- **ASSIGNMENT**
From the records below, copy out exactly the lines from the one containing "w_state_nxt = r_state;" to the one containing "else if (r_state", both included. Add nothing else.

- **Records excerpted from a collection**
• • • • •
### src/rtl/gf180mcu_scan_chain_ctrl.sv
// Scan-chain initiator: load, single capture, overlapped unload, result port.
// Define SCAN_CMP_EN to build the expected-response compare and error counter.
module gf180mcu_scan_chain_ctrl
  import gf180mcu_scan_chain_pkg::*;
#(
  parameter int CHAIN_LEN = 16,
  parameter int ERR_W     = ERR_W_DEF
) (
  input  logic                 i_clk,
  input  logic                 i_rst,
  input  logic                 i_pat_valid,
  output logic                 o_pat_ready,
  input  logic [CHAIN_LEN-1:0] i_pat_data,
  input  logic [CHAIN_LEN-1:0] i_pat_exp,
  output logic                 o_se,
  output logic                 o_si,
  output logic                 o_chain_cke,
  input  logic                 i_so,
  output logic                 o_res_valid,
  input  logic                 i_res_ready,
  output logic [CHAIN_LEN-1:0] o_res_data,
  output logic                 o_res_fail,
  output logic [ERR_W-1:0]     o_err_cnt,
  output logic                 o_busy
);

  localparam int N  = CHAIN_LEN;
  localparam int CW = cnt_w(N);
  localparam logic [CW-1:0] LAST = CW'(N - 1);

  state_e         r_state;
  state_e         w_state_nxt;
  logic [CW-1:0]  r_cnt;
  logic           r_have_resp;
  logic           r_from_load;
  logic [N-1:0]   w_q;
  logic [N-1:0]   w_post_data;
  logic           w_load;
  logic           w_shift;
  logic           w_post;
  logic           w_last;
  logic           w_accept;
  logic           w_fail;

  assign w_last   = (r_cnt == LAST);
  assign w_accept = i_pat_valid & o_pat_ready;

  assign o_pat_ready = ~i_rst &
    ((r_state == S_IDLE) | (r_state == S_CAPTURE));
  assign o_se = (r_state == S_LOAD) | (r_state == S_UNLOAD);
  assign o_si = (r_state == S_LOAD) & w_q[N-1];
  assign o_chain_cke = o_se | (r_state == S_CAPTURE);
  assign o_busy = (r_state != S_IDLE);

  always_ff @(posedge i_clk) begin
    if (i_rst) r_state <= S_IDLE;
    else       r_state <= w_state_nxt;
  end

  always_comb begin
    w_state_nxt = r_state;
    w_load      = 1'b0;
    w_shift     = 1'b0;
    w_post      = 1'b0;
    w_post_data = {w_q[N-2:0], i_so};
    unique case (r_state)
      S_IDLE: begin
        if (w_accept) begin
          w_load      = 1'b1;
          w_state_nxt = S_LOAD;
        end
      end
      S_LOAD, S_UNLOAD: begin
        w_shift = 1'b1;
        if (w_last) begin
          if (r_have_resp & o_res_valid & ~i_res_ready) begin
            w_state_nxt = S_HOLD;
          end else begin
            w_post      = r_have_resp;
            w_state_nxt = (r_state == S_LOAD) ? S_CAPTURE : S_IDLE;
          end
        end
      end
      S_HOLD: begin
        w_post_data = w_q;
        if (i_res_ready) begin
          w_post      = 1'b1;
          w_state_nxt = r_from_load ? S_CAPTURE : S_IDLE;
        end
      end
      S_CAPTURE: begin
        if (w_accept) begin
          w_load      = 1'b1;
          w_state_nxt = S_LOAD;
        end else begin
          w_state_nxt = S_UNLOAD;
        end
      end
      default: w_state_nxt = S_IDLE;
    endcase
  end

  gf180mcu_scan_chain_shreg #(.N(N)) u_shreg (
    .i_clk   (i_clk),
    .i_rst   (i_rst),
    .i_load  (w_load),
    .i_shift (w_shift),
    .i_d     (i_pat_data),
    .i_sin   (i_so),
    .o_q     (w_q)
  );

  always_ff @(posedge i_clk) begin
    if (i_rst) begin
      r_cnt       <= '0;
      r_have_resp <= 1'b0;
      r_from_load <= 1'b0;
    end else begin
      if (w_shift) r_cnt <= w_last ? '0 : r_cnt + 1'b1;
      if (r_state == S_IDLE && w_accept) r_have_resp <= 1'b0;
      else if (r_state == S_CAPTURE)     r_have_resp <= 1'b1;
      // Remember where to resume if this shift ends in HOLD.
      if (w_shift && w_last) r_from_load <= (r_state == S_LOAD);
    end
  end

  always_ff @(posedge i_clk) begin
    if (i_rst) begin
      o_res_valid <= 1'b0;
      o_res_data  <= '0;
    end else if (w_post) begin
      o_res_valid <= 1'b1;
      o_res_data  <= w_post_data;
    end else if (i_res_ready) begin
      o_res_valid <= 1'b0;
    end
  end

`ifdef SCAN_CMP_EN
  logic [N-1:0]     r_exp_cur;
  logic [N-1:0]     r_exp_next;
  logic             r_res_fail;
  logic [ERR_W-1:0] r_err_cnt;

  assign w_fail = |(w_post_data ^ r_exp_cur);

  always_ff @(posedge i_clk) begin
    if (i_rst) begin
      r_exp_cur  <= '0;
      r_exp_next <= '0;
      r_res_fail <= 1'b0;
      r_err_cnt  <= '0;
    end else begin
      if (w_load) r_exp_next <= i_pat_exp;
      if (r_state == S_CAPTURE) r_exp_cur <= r_exp_next;
      if (w_post) begin
        r_res_fail <= w_fail;
        if (w_fail && r_err_cnt != {ERR_W{1'b1}})
          r_err_cnt <= r_err_cnt + 1'b1;
      end
    end
  end

  assign o_res_fail = r_res_fail;
  assign o_err_cnt  = r_err_cnt;
`else
  logic w_unused_exp;

  assign w_fail       = 1'b0;
  assign w_unused_exp = ^{i_pat_exp, w_fail};
  assign o_res_fail   = 1'b0;
  assign o_err_cnt    = '0;
`endif

endmodule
• • • • •
- **EXERCISE ANSWER**
    w_state_nxt = r_state;
    w_load      = 1'b0;
    w_shift     = 1'b0;
    w_post      = 1'b0;
    w_post_data = {w_q[N-2:0], i_so};
    unique case (r_state)
      S_IDLE: begin
        if (w_accept) begin
          w_load      = 1'b1;
          w_state_nxt = S_LOAD;
        end
      end
      S_LOAD, S_UNLOAD: begin
        w_shift = 1'b1;
        if (w_last) begin
          if (r_have_resp & o_res_valid & ~i_res_ready) begin
            w_state_nxt = S_HOLD;
          end else begin
            w_post      = r_have_resp;
            w_state_nxt = (r_state == S_LOAD) ? S_CAPTURE : S_IDLE;
          end
        end
      end
      S_HOLD: begin
        w_post_data = w_q;
        if (i_res_ready) begin
          w_post      = 1'b1;
          w_state_nxt = r_from_load ? S_CAPTURE : S_IDLE;
        end
      end
      S_CAPTURE: begin
        if (w_accept) begin
          w_load      = 1'b1;
          w_state_nxt = S_LOAD;
        end else begin
          w_state_nxt = S_UNLOAD;
        end
      end
      default: w_state_nxt = S_IDLE;
    endcase
  end

  gf180mcu_scan_chain_shreg #(.N(N)) u_shreg (
    .i_clk   (i_clk),
    .i_rst   (i_rst),
    .i_load  (w_load),
    .i_shift (w_shift),
    .i_d     (i_pat_data),
    .i_sin   (i_so),
    .o_q     (w_q)
  );

  always_ff @(posedge i_clk) begin
    if (i_rst) begin
      r_cnt       <= '0;
      r_have_resp <= 1'b0;
      r_from_load <= 1'b0;
    end else begin
      if (w_shift) r_cnt <= w_last ? '0 : r_cnt + 1'b1;
      if (r_state == S_IDLE && w_accept) r_have_resp <= 1'b0;
      else if (r_state == S_CAPTURE)     r_have_resp <= 1'b1;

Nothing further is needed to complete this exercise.